Politiker aller Fraktionen[33] sowie der Bundesärztetag 2013[34] kritisierten umsatzabhängige Gehälter von leitenden Ärzten, sogenannte „Chefarzt-Boni“. Das Universitätsklinikum Göttingen zog Konsequenzen: Die Höhe der Ärzte-Gehälter ist seither nicht mehr an die Zahl der Transplantationen gekoppelt.

Das Transplantationsgesetz ist unter dem Eindruck der beschriebenen Vorkommnisse 2013 mehrfach modifiziert worden; neben erweiterter staatlicher Aufsicht des Transplantationswesens wurde ein neuer Straftatbestand für künftige Manipulationen geschaffen.[35] Seit November 2016 gibt es ein bundesweites Transplantationsregister.[36][37]

Unter dem Eindruck des Skandals hat die Spendenbereitschaft der Bevölkerung den tiefsten Stand seit 2002 erreicht.
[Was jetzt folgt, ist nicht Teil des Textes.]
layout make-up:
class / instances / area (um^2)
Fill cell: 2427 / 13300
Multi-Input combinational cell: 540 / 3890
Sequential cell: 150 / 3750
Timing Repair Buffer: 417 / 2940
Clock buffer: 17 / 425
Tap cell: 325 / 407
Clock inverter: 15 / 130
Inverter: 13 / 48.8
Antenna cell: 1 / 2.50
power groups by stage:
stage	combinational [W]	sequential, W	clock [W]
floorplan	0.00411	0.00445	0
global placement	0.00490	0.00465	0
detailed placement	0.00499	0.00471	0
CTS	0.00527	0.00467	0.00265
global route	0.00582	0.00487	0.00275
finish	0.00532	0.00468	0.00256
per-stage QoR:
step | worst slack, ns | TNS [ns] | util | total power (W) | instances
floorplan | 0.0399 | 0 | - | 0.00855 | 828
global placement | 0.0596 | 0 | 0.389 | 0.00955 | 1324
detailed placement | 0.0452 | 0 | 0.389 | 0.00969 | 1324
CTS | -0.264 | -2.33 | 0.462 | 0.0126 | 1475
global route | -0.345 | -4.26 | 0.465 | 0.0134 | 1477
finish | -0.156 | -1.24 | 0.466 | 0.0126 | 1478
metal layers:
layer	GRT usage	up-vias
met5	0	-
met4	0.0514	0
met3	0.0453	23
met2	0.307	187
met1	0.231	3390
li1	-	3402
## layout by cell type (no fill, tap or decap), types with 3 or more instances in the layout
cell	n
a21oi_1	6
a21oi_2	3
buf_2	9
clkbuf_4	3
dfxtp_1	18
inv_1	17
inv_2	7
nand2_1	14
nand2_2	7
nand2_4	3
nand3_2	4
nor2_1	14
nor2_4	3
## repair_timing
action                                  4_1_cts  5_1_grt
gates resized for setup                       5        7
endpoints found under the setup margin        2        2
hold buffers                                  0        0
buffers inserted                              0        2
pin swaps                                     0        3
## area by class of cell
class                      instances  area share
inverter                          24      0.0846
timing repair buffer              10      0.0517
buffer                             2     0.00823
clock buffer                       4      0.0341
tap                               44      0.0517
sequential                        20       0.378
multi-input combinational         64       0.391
===== src/rtl/nts_sync_ctrl.sv =====
module nts_sync_ctrl
   import nts_pkg::*;
#(
   parameter int          ID_W    = 8,
   parameter int          CNT_W   = 16,
   parameter logic [ID_W-1:0] MID_RST = '0
) (
   input  logic             clk,
   input  logic             rst_n,
   input  logic             soft_rst,
   input  logic             mid_wr,
   input  logic [ID_W-1:0]  mid_wdata,
   input  logic [ID_W-1:0]  node_id,
   input  logic             stop_i,
   input  logic             tick_i,
   input  logic             rx_valid,
   input  logic [ID_W-1:0]  rx_src,
   input  logic [CNT_W-1:0] rx_time,
   input  logic [CNT_W-1:0] cnt_i,
   output logic             is_master,
   output logic             load_o,
   output logic [CNT_W-1:0] load_val_o,
   output adj_e             adj_o
);
   localparam logic signed [CNT_W-1:0] LEAD_MIN = CNT_W'(2);

   logic [ID_W-1:0]         mid_q;
   logic                    stop_q;
   logic                    armed_q;
   adj_e                    adj_q, adj_d;
   logic                    arm_evt;
   logic                    accept;
   logic signed [CNT_W-1:0] phase_diff;
   adj_e                    adj_cls;

   assign is_master  = (mid_q == node_id);
   assign arm_evt    = soft_rst | mid_wr | (stop_q & ~stop_i);
   assign accept     = rx_valid & ~is_master & (rx_src == mid_q) & ~stop_i;
   assign load_o     = accept & armed_q;
   assign load_val_o = rx_time;
   assign phase_diff = $signed(cnt_i - rx_time);
   assign adj_o      = adj_q;

   always_comb begin
      if (phase_diff >= LEAD_MIN)  adj_cls = ADJ_SLOW;
      else if (phase_diff < 0)     adj_cls = ADJ_FAST;
      else                         adj_cls = ADJ_NONE;
   end

   always_comb begin
      adj_d = adj_q;
      if (arm_evt)                 adj_d = ADJ_NONE;
      else if (accept)             adj_d = armed_q ? ADJ_NONE : adj_cls;
      else if (tick_i && !stop_i)  adj_d = ADJ_NONE;
   end

   always_ff @(posedge clk or negedge rst_n) begin
      if (!rst_n) begin
         mid_q   <= MID_RST;
         stop_q  <= 1'b0;
         armed_q <= 1'b1;
         adj_q   <= ADJ_NONE;
      end else begin
         if (mid_wr) mid_q <= mid_wdata;
         stop_q <= stop_i;
         adj_q  <= adj_d;
         if (arm_evt)     armed_q <= 1'b1;
         else if (load_o) armed_q <= 1'b0;
      end
   end

   // a preset consumes the arming
   assert_preset_once_R4: assert property (@(posedge clk) disable iff (!rst_n)
      (load_o && !arm_evt) |=> !armed_q)
      else $error("preset did not disarm");

   // every re-arm event leaves the preset armed
   assert_rearm_R5: assert property (@(posedge clk) disable iff (!rst_n)
      arm_evt |=> armed_q)
      else $error("re-arm event lost");

   // stop mode never lets a word through
   assert_stop_deaf_R9: assert property (@(posedge clk) disable iff (!rst_n)
      stop_i |-> !load_o)
      else $error("load while stopped");
endmodule


===== src/rtl/nts_counter.sv =====
module nts_counter
   import nts_pkg::*;
#(
   parameter int CNT_W = 16
) (
   input  logic             clk,
   input  logic             rst_n,
   input  logic             tick_i,
   input  logic             stop_i,
   input  logic             load_i,
   input  logic [CNT_W-1:0] load_val_i,
   input  adj_e             adj_i,
   output logic [CNT_W-1:0] cnt_o,
   output logic [CNT_W-1:0] cnt_nxt_o
);
   logic [CNT_W-1:0] cnt_q, cnt_d;

   always_comb begin
      cnt_d = cnt_q;
      if (load_i) begin
         cnt_d = load_val_i;
      end else if (tick_i && !stop_i) begin
         unique case (adj_i)
            ADJ_SLOW: cnt_d = cnt_q;
            ADJ_FAST: cnt_d = cnt_q + CNT_W'(2);
            default:  cnt_d = cnt_q + CNT_W'(1);
         endcase
      end
   end

   always_ff @(posedge clk or negedge rst_n) begin
      if (!rst_n) cnt_q <= '0;
      else        cnt_q <= cnt_d;
   end

   assign cnt_o     = cnt_q;
   assign cnt_nxt_o = cnt_d;

   // plain tick steps by one
   assert_step_R2: assert property (@(posedge clk) disable iff (!rst_n)
      (tick_i && !stop_i && !load_i && adj_i == ADJ_NONE) |=> cnt_q == $past(cnt_q) + CNT_W'(1))
      else $error("plain tick step wrong");

   // preset lands in one edge
   assert_preset_R4: assert property (@(posedge clk) disable iff (!rst_n)
      load_i |=> cnt_q == $past(load_val_i))
      else $error("preset value not loaded");

   // slow correction swallows the tick
   assert_slow_R6: assert property (@(posedge clk) disable iff (!rst_n)
      (tick_i && !stop_i && !load_i && adj_i == ADJ_SLOW) |=> $stable(cnt_q))
      else $error("slow correction ignored");

   // fast correction adds an extra count
   assert_fast_R7: assert property (@(posedge clk) disable iff (!rst_n)
      (tick_i && !stop_i && !load_i && adj_i == ADJ_FAST) |=> cnt_q == $past(cnt_q) + CNT_W'(2))
      else $error("fast correction wrong");

   // stop mode freezes the count
   assert_hold_stop_R9: assert property (@(posedge clk) disable iff (!rst_n)
      (stop_i && !load_i) |=> $stable(cnt_q))
      else $error("count moved while stopped");
endmodule
===== src/rtl/iso_dec_pkg.sv =====
package iso_dec_pkg;

  typedef enum logic [1:0] {
    LNK_OFF     = 2'd0,
    LNK_WAIT    = 2'd1,
    LNK_LIVE    = 2'd2,
    LNK_STARVED = 2'd3
  } link_state_t;

  typedef struct packed {
    logic any;
    logic take_hi;
    logic take_lo;
  } strobe_t;

  function automatic strobe_t decode_strobe(input logic s, input logic r);
    strobe_t d;
    d.any     = s | r;
    d.take_hi = s & ~r;
    d.take_lo = r & ~s;
    return d;
  endfunction

endpackage


===== src/rtl/iso_dec_sync.sv =====
module iso_dec_sync #(
  parameter int STAGES = 2
) (
  input  logic clk,
  input  logic rst,
  input  logic din,
  output logic dout
);

  logic [STAGES-1:0] chain;

  generate
    if (STAGES == 1) begin : g_single
      always_ff @(posedge clk) begin
        if (rst) chain <= '0;
        else     chain <= din;
      end
    end else begin : g_multi
      always_ff @(posedge clk) begin
        if (rst) chain <= '0;
        else     chain <= {chain[STAGES-2:0], din};
      end
    end
  endgenerate

  assign dout = chain[STAGES-1];

endmodule
[src/rtl/wrb_pkg.sv]
package wrb_pkg;

   typedef enum logic [1:0] {
      ACC_IDLE  = 2'd0,
      ACC_WRITE = 2'd1,
      ACC_READ  = 2'd2
   } acc_kind_e;

   // Smallest byte address width able to reach every register's two halves.
   function automatic int unsigned min_addr_bits(input int unsigned nregs);
      int unsigned bits;
      bits = $clog2(2 * nregs);
      return (bits < 2) ? 2 : bits;
   endfunction

endpackage

[src/rtl/wrb_addr_decode.sv]
module wrb_addr_decode
   import wrb_pkg::*;
#(
   parameter int unsigned NUM_REGS = 4,
   parameter int unsigned ADDR_W   = 4
) (
   input  logic [ADDR_W-1:0]   addr,
   input  logic                wr,
   input  logic                rd,
   output logic [NUM_REGS-1:0] sel,
   output logic                hi_half,
   output logic                mapped,
   output acc_kind_e           acc
);

   localparam int unsigned IDX_W = ADDR_W - 1;

   logic [IDX_W-1:0] idx;

   assign idx     = addr[ADDR_W-1:1];
   assign hi_half = addr[0];

   // One select line per register, each matching its own word index.
   for (genvar k = 0; k < NUM_REGS; k++) begin : g_sel
      assign sel[k] = (idx == IDX_W'(k));
   end

   assign mapped = |sel;

   // A write strobe wins over a simultaneous read strobe.
   always_comb begin
      if (wr)      acc = ACC_WRITE;
      else if (rd) acc = ACC_READ;
      else         acc = ACC_IDLE;
   end

endmodule

[src/rtl/wrb_temp_byte.sv]
module wrb_temp_byte #(
   parameter int unsigned       BUS_W     = 8,
   parameter logic [BUS_W-1:0]  RESET_VAL = '0
) (
   input  logic             clk,
   input  logic             rst_n,
   input  logic             wr_en,
   input  logic [BUS_W-1:0] wr_data,
   input  logic             cap_en,
   input  logic [BUS_W-1:0] cap_data,
   output logic [BUS_W-1:0] q
);

   always_ff @(posedge clk or negedge rst_n) begin
      if (!rst_n) begin
         q <= RESET_VAL;
      end else if (wr_en) begin
         q <= wr_data;
      end else if (cap_en) begin
         q <= cap_data;
      end
   end

endmodule

[src/rtl/wrb_read_mux.sv]
module wrb_read_mux #(
   parameter int unsigned NUM_REGS = 4,
   parameter int unsigned BUS_W    = 8,
   parameter int unsigned REG_W    = 16
) (
   input  logic [NUM_REGS-1:0]       sel,
   input  logic                      hi_half,
   input  logic                      rd_active,
   input  logic [NUM_REGS*REG_W-1:0] live,
   input  logic [BUS_W-1:0]          temp,
   output logic [BUS_W-1:0]          rdata,
   output logic [BUS_W-1:0]          live_hi
);

   logic [BUS_W-1:0] lo_masked [NUM_REGS];
   logic [BUS_W-1:0] hi_masked [NUM_REGS];
   logic [BUS_W-1:0] lo_any;
   logic [BUS_W-1:0] hi_any;

   // AND-OR selection: the select vector is one-hot or empty.
   for (genvar k = 0; k < NUM_REGS; k++) begin : g_mask
      assign lo_masked[k] = sel[k] ? live[k*REG_W +: BUS_W]         : '0;
      assign hi_masked[k] = sel[k] ? live[k*REG_W + BUS_W +: BUS_W] : '0;
   end

   always_comb begin
      lo_any = '0;
      hi_any = '0;
      for (int k = 0; k < NUM_REGS; k++) begin
         lo_any = lo_any | lo_masked[k];
         hi_any = hi_any | hi_masked[k];
      end
   end

   assign live_hi = hi_any;
   assign rdata   = !rd_active ? '0 : (hi_half ? temp : lo_any);

endmodule

[src/rtl/wide_reg_bridge.sv]
module wide_reg_bridge
   import wrb_pkg::*;
#(
   parameter int unsigned NUM_REGS = 4,
   parameter int unsigned BUS_W    = 8,
   parameter int unsigned REG_W    = 16,
   parameter int unsigned ADDR_W   = 4
) (
   input  logic                      clk,
   input  logic                      rst_n,
   input  logic [ADDR_W-1:0]         bus_addr,
   input  logic [BUS_W-1:0]          bus_wdata,
   input  logic                      bus_wr,
   input  logic                      bus_rd,
   output logic [BUS_W-1:0]          bus_rdata,
   input  logic [NUM_REGS*REG_W-1:0] reg_live,
   output logic [NUM_REGS*REG_W-1:0] reg_wdata,
   output logic [NUM_REGS-1:0]       reg_load
);

   localparam int unsigned MIN_ADDR_W = min_addr_bits(NUM_REGS);

   // Elaboration-time parameter checks.
   if (NUM_REGS < 1) begin : g_bad_count
      $error("wide_reg_bridge: NUM_REGS must be at least 1");
   end
   if (REG_W != 2 * BUS_W) begin : g_bad_width
      $error("wide_reg_bridge: REG_W must be twice BUS_W");
   end
   if (ADDR_W < MIN_ADDR_W) begin : g_bad_addr
      $error("wide_reg_bridge: ADDR_W too small for NUM_REGS");
   end

   logic [NUM_REGS-1:0] sel;
   logic                hi_half;
   logic                mapped;
   acc_kind_e           acc;
   logic                wr_hit;
   logic                rd_hit;
   logic [BUS_W-1:0]    temp_q;
   logic [BUS_W-1:0]    live_hi;

   wrb_addr_decode #(
      .NUM_REGS (NUM_REGS),
      .ADDR_W   (ADDR_W)
   ) u_decode (
      .addr    (bus_addr),
      .wr      (bus_wr),
      .rd      (bus_rd),
      .sel     (sel),
      .hi_half (hi_half),
      .mapped  (mapped),
      .acc     (acc)
   );

   assign wr_hit = (acc == ACC_WRITE) && mapped;
   assign rd_hit = (acc == ACC_READ)  && mapped;

   wrb_temp_byte #(
      .BUS_W     (BUS_W),
      .RESET_VAL ('0)
   ) u_temp (
      .clk      (clk),
      .rst_n    (rst_n),
      .wr_en    (wr_hit && hi_half),
      .wr_data  (bus_wdata),
      .cap_en   (rd_hit && !hi_half),
      .cap_data (live_hi),
      .q        (temp_q)
   );

   wrb_read_mux #(
      .NUM_REGS (NUM_REGS),
      .BUS_W    (BUS_W),
      .REG_W    (REG_W)
   ) u_rmux (
      .sel       (sel),
      .hi_half   (hi_half),
      .rd_active (rd_hit),
      .live      (reg_live),
      .temp      (temp_q),
      .rdata     (bus_rdata),
      .live_hi   (live_hi)
   );

   // Write ports: every register sees the same merged word; only the
   // addressed one is strobed, and only on a low-byte write.
   for (genvar k = 0; k < NUM_REGS; k++) begin : g_wport
      assign reg_wdata[k*REG_W +: REG_W] = {temp_q, bus_wdata};
      assign reg_load[k]                 = wr_hit && !hi_half && sel[k];
   end

endmodule

[config.mk]
export PLATFORM = sky130hd
export DESIGN_NAME = wide_reg_bridge
export DESIGN_NICKNAME = d
export VERILOG_FILES = /design/src/rtl/wrb_pkg.sv /design/src/rtl/wrb_addr_decode.sv /design/src/rtl/wrb_temp_byte.sv /design/src/rtl/wrb_read_mux.sv /design/src/rtl/wide_reg_bridge.sv
export SDC_FILE = /design/constraint.sdc
export NUM_CORES = 1
export LEC_CHECK = 0
export ABC_AREA = 1
export BUFFER_PORTS_ARGS = -buffer_cell sky130_fd_sc_hd__buf_2
export CORE_MARGIN = 2
export CORE_UTILIZATION = 40
export CTS_CLUSTER_SIZE = 28
export DETAILED_ROUTE_END_ITERATION = 10
export PLACE_DENSITY = 0.88
export SYNTH_ARGS = -nofsm -noshare
export SYNTH_HDL_FRONTEND = slang
export SYNTH_SLANG_ARGS = --single-unit
[constraint.sdc]
create_clock -name clk -period 2 [get_ports clk]
set_input_delay 0.2 -clock clk [delete_from_list [all_inputs] [get_ports clk]]
set_output_delay 0.2 -clock clk [all_outputs]
set_load 0.005 [all_outputs]
==> out/qor.yml <==
die:
  initial_utilization: 0.4236
  core_um2: 3716
  fp-row-count: 22
  ios: 156
  die_h_um: 66.73
  dieWidth_um: 66.73
  die-area_um2: 4453
pwr:
  leakage_nw: 1.268
  sw_frac_of_total: 0.3683
  clkPwrFrac: 0.233
  powerDensity_nw_per_um2: 409.5
  p_int_mw: 0.5114
  power_frac_comb: 0.488
  p_sw_mw: 0.2982
  peakVddDrop_uv: 204.5
  seqPwrFrac: 0.279
cells_and_area:
  post-route-util: 0.5320
  largest_register_ffs: 8
  largest-register: "u_temp.q"
  nets: 441
  layout-drive-gt1-share: 0.4735
  reg_top3: "u_temp.q x8"
  diodes: 0
  area_growth_pct: 25.60
critical_path:
  path_cells: "buf_2 -> inv_2 -> nand3_1 -> inv_2 -> nand2_1 -> nand3_1 -> nor2_1 -> nor2_1 -> buf_2"
  r2r_cells: 4
  crit_family: "buffers and inverters"
  cp.arrival_ns: 1.48
  worstSetupStartpointType: "input pin"
  critPathLaunch: "bus_addr[3]"
  slowest_stage: "inv_2"
  end_kind: "output port"
  r2r_start: "u_temp.q[2]"
  worstPathRequired_ns: 1.80
  slowest_delay_ns: 0.27
  cp.depth: 9
  timing_worst_setup_path_type: "input pin to output port"
  rr_endpoint: "u_temp.q[2]"
  cp_max_fo: 21
  setup.worst_path.end: "bus_rdata[0]"
  critPathBufInv: 4
  rrSetupSlack_ns: 1.20
worst_hold_path:
  min_path_type: "input pin to flop"
  hold_start: "reg_live[26]"
timing:
  hold_violations: 0
  rsz0062_at_grt: "false"
  setup_tns_ns: 0
  finalSetupViolations: 0
  fin_crit_ns: 1.679
  fin_skew_ns: 0
  fin_crit_sh: 0.8394
  drv_slew: 0
  max_freq_mhz: 595.7
  worstMarginPinSlew_ns: 0.5802
  slew_headroom: 0.6102
synthesis:
  ys_seq_area_frac: 0.1272
  ys_types: 21
  synth_nets: 346
  muxShareOfSynthArea: 0
  synth_xor_area_frac: 0
  synthAdderAreaFrac: 0
  syn_avg_cell_area_um2: 5.917
  synth_simple_gate_area_frac: 0.4245
  synth_top_family_by_area: "simple AND/OR/NAND/NOR gates"
  yosys_warnings: 0
  syn_area_um2: 1574
  synth_seq_cells: 8
  synth_compound_gate_area_share: 0.07631
  postSynthCellCount: 266
detailed_routing:
  drc_errors: 0
  vias: 1980
  vias_per_cell: 4.865
  drt_iter0_drc: 134
  wl_per_cell_um: 12.02
  ant_nets: 0
  firstDrtPassIters: 4
  wirelength_mm: 4.891
global_route:
  grt_pass1_wl_mm: 7.155
  grt_pass1_vias: 1645
  overflow: 0
  grt_usage: 0.2049
  grt_max_degree: 25
  antenna_found_initial: 0
place:
  dp_hpwl_mm: 3.999
  io_buffers: 155
  globalplace.congestion: 0.9129
clock_tree:
  cts.sinks: 8
  clock_path_buffers: 2
  cts_htree_levels: 1
  tritoncts: "yes"
  cts_root_buf: "clkbuf_8"
  clk_pin_slew_worst_paths_ns: 0.04
  postCtsResizedCells: 0
  cts_buffers: 3
  clk_latency_ns: 0.22
job:
  maxCapViolCount: 0
run_status:
  status: "finished clean"
-- synthesized netlist by cell type --
cell      number  share of area
inv_1         16          0.038
nor2_2         1         0.0040
nand2_2        1         0.0040
o21ai_0       23          0.073
nor2_4         2          0.014
o21ai_1        1         0.0032
clkbuf_1       2         0.0048
nor3_1         1         0.0032
nand3_2        1         0.0064
nand2_1       54           0.13
inv_2          4         0.0095
buf_1          1         0.0024
buf_2          3         0.0095
nand4_1       16          0.064
dfrtp_1        8           0.13
buf_6          2          0.014
nor4_1         2         0.0079
nor2_1        22          0.052
buf_4         61           0.29
clkinv_1       1         0.0024
nand3_1       44           0.14
-- power by group through the flow --
stage | Sequential (mW) | Clock, mW | Combinational [mW]
floorplan | 0.223 | 0 | 0.302
global placement | 0.229 | 0 | 0.391
detailed placement | 0.231 | 0 | 0.394
CTS | 0.229 | 0.191 | 0.397
global route | 0.234 | 0.199 | 0.447
finish | 0.226 | 0.189 | 0.395
-- routing by layer --
metal  track usage  share of wire  vias to the layer above
met5             0              0                        -
met4       0.04337         0.0025                        0
met3       0.01182          0.082                        2
met2        0.3888           0.50                      117
met1        0.2515           0.42                      854
li1              -              -                     1007
-- stage by stage --
stage	setup WS [ns]	hold WS (ns)	power (mW)	cells	instance area (um^2)
3_5_place_dp	0.3614	0.04830	0.6246	403	1926
6_report	0.3212	0.3051	0.8096	407	1977
4_1_cts	0.3539	0.3090	0.8164	407	1977
2_1_floorplan	0.8354	-0.09559	0.5258	266	1574
5_1_grt	0.2226	0.3485	0.8792	407	1977
3_3_place_gp	0.4106	0.04391	0.6196	403	1926
-- cells by family after synthesis --
kind of cell | count (synthesis)
simple gates | 144
compound gates | 24
flops | 8
buf+inv | 90
-- tightest hold or removal path, stage by stage --
cell     delay (ns)
buf_2          0.08
nand2_1        0.04
nand2_1        0.05
o21ai_0        0.07
nand2_1        0.05
-- placed cells by master, fill, tap and decap left out --
cell type,Yosys,layout
o21ai_0,23,23
inv_1,16,16
nand3_1,44,44
nor4_1,2,2
nor3_1,1,1
inv_2,4,4
o21ai_1,1,1
buf_4,61,3
nor2_4,2,2
dfrtp_1,8,8
dlygate4sd3_1,0,1
nor2_1,22,22
buf_2,3,155
nand2_2,1,1
clkbuf_8,0,3
nand4_1,16,16
nand2_1,54,54
clkinv_1,1,1
nand3_2,1,1
nor2_2,1,1
-- final cells by class --
cell class,instances,area (um^2)
clock buffers,3,41.29
multi-input cells,168,788.3
well taps,48,60.06
flip-flops and latches,8,200.2
repair buffers,159,808.3
fillers,371,1739
inverters,21,78.83
==> src/rtl/octdac_bank.sv <==
module octdac_bank #(
   parameter int NUM_CH    = 8,
   parameter int DATA_W    = 16,
   parameter int ADDR_W    = 4,
   parameter int FRAME_W   = 32,
   parameter int DLY_SHORT = 5,
   parameter int DLY_LONG  = 12
) (
   input  logic                     clk,
   input  logic                     rst_n,
   input  logic                     frame_valid_i,
   input  logic [FRAME_W-1:0]       frame_i,
   output logic [NUM_CH*DATA_W-1:0] dac_code_o,
   output logic [NUM_CH-1:0]        powered_o,
   output logic [NUM_CH-1:0]        ready_o,
   output logic                     bias_on_o
);

   localparam int PAY_W = DATA_W + ADDR_W + octdac_pkg::CMD_W;

   initial begin
      assert (FRAME_W >= PAY_W) else $error("frame too narrow for payload");
      assert (NUM_CH >= 1 && NUM_CH < (1 << ADDR_W))
         else $error("channel count must leave one address for broadcast");
      assert (DLY_SHORT >= 1) else $error("short delay must be at least 1");
      assert (DLY_LONG >= DLY_SHORT) else $error("long delay below short delay");
   end

   logic [NUM_CH-1:0] wr;
   logic [NUM_CH-1:0] upd;
   logic [NUM_CH-1:0] pd;
   logic [DATA_W-1:0] data;
   logic              all_down;

   octdac_decode #(
      .NUM_CH  (NUM_CH),
      .DATA_W  (DATA_W),
      .ADDR_W  (ADDR_W),
      .FRAME_W (FRAME_W)
   ) u_decode (
      .clk     (clk),
      .rst_n   (rst_n),
      .valid_i (frame_valid_i),
      .frame_i (frame_i),
      .wr_o    (wr),
      .upd_o   (upd),
      .pd_o    (pd),
      .data_o  (data)
   );

   assign all_down  = ~|powered_o;
   assign bias_on_o = ~all_down;

   generate
      for (genvar i = 0; i < NUM_CH; i++) begin : g_ch
         octdac_channel #(
            .DATA_W    (DATA_W),
            .DLY_SHORT (DLY_SHORT),
            .DLY_LONG  (DLY_LONG)
         ) u_ch (
            .clk        (clk),
            .rst_n      (rst_n),
            .wr_i       (wr[i]),
            .upd_i      (upd[i]),
            .pd_i       (pd[i]),
            .all_down_i (all_down),
            .data_i     (data),
            .code_o     (dac_code_o[i*DATA_W +: DATA_W]),
            .powered_o  (powered_o[i]),
            .ready_o    (ready_o[i])
         );
      end
   endgenerate

   p_bias_restart_r10: assert property (@(posedge clk) disable iff (!rst_n)
      $rose(bias_on_o) |-> (ready_o == '0));

   p_sleep_ready_r12: assert property (@(posedge clk) disable iff (!rst_n)
      $fell(bias_on_o) |-> (ready_o == '0 && powered_o == '0));

endmodule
Gleichzeitig warten ca. 12.000 Patienten auf ein Spenderorgan.[38]

Durch die Bundesärztekammer, die Deutsche Krankenhausgesellschaft und den Gesetzgeber wurde eine Reihe von Maßnahmen durchgesetzt, um die Transparenz zu erhöhen, die Kontrollgremien zu stärken und Fehlanreize zu vermeiden:[39][40][41]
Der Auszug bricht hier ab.